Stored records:

<<<<

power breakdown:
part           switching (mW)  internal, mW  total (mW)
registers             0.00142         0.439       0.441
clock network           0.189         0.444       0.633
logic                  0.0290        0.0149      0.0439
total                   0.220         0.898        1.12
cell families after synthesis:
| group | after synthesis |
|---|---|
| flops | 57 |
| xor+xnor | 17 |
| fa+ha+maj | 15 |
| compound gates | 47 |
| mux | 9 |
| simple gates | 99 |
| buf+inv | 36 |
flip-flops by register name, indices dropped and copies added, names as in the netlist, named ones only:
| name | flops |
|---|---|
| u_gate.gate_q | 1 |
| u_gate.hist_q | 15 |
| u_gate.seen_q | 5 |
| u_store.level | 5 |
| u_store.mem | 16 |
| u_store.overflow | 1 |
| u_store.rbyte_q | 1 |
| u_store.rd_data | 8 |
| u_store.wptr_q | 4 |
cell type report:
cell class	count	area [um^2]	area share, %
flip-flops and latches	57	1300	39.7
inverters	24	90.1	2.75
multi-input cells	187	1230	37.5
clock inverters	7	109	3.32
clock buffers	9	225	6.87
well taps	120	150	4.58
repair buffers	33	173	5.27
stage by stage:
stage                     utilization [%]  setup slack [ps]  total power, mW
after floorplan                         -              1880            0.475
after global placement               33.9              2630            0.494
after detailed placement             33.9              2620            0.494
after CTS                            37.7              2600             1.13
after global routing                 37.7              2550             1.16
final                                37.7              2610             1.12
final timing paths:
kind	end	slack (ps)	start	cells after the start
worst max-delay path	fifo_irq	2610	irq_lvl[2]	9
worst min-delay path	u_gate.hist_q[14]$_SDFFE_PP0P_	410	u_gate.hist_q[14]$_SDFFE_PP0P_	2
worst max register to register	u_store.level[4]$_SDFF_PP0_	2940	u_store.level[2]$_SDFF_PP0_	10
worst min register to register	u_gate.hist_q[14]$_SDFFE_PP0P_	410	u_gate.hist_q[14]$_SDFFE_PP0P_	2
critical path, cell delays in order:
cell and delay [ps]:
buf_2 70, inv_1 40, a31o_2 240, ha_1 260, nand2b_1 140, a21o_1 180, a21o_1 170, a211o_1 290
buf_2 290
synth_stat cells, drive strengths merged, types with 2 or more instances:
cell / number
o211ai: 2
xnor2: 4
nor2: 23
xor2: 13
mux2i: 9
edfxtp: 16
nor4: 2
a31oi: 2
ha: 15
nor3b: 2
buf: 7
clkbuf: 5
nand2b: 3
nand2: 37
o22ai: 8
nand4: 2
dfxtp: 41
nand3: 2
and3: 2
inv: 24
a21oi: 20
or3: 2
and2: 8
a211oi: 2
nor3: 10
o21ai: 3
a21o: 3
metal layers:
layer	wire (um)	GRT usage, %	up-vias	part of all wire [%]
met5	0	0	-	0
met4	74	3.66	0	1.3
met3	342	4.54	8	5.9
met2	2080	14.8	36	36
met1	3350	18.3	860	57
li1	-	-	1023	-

>>>>

**THE TASK**
Every line that contains the string "slack" should be copied from the entries.

**REPLY TO THE TASK**
stage                     utilization [%]  setup slack [ps]  total power, mW
kind	end	slack (ps)	start	cells after the start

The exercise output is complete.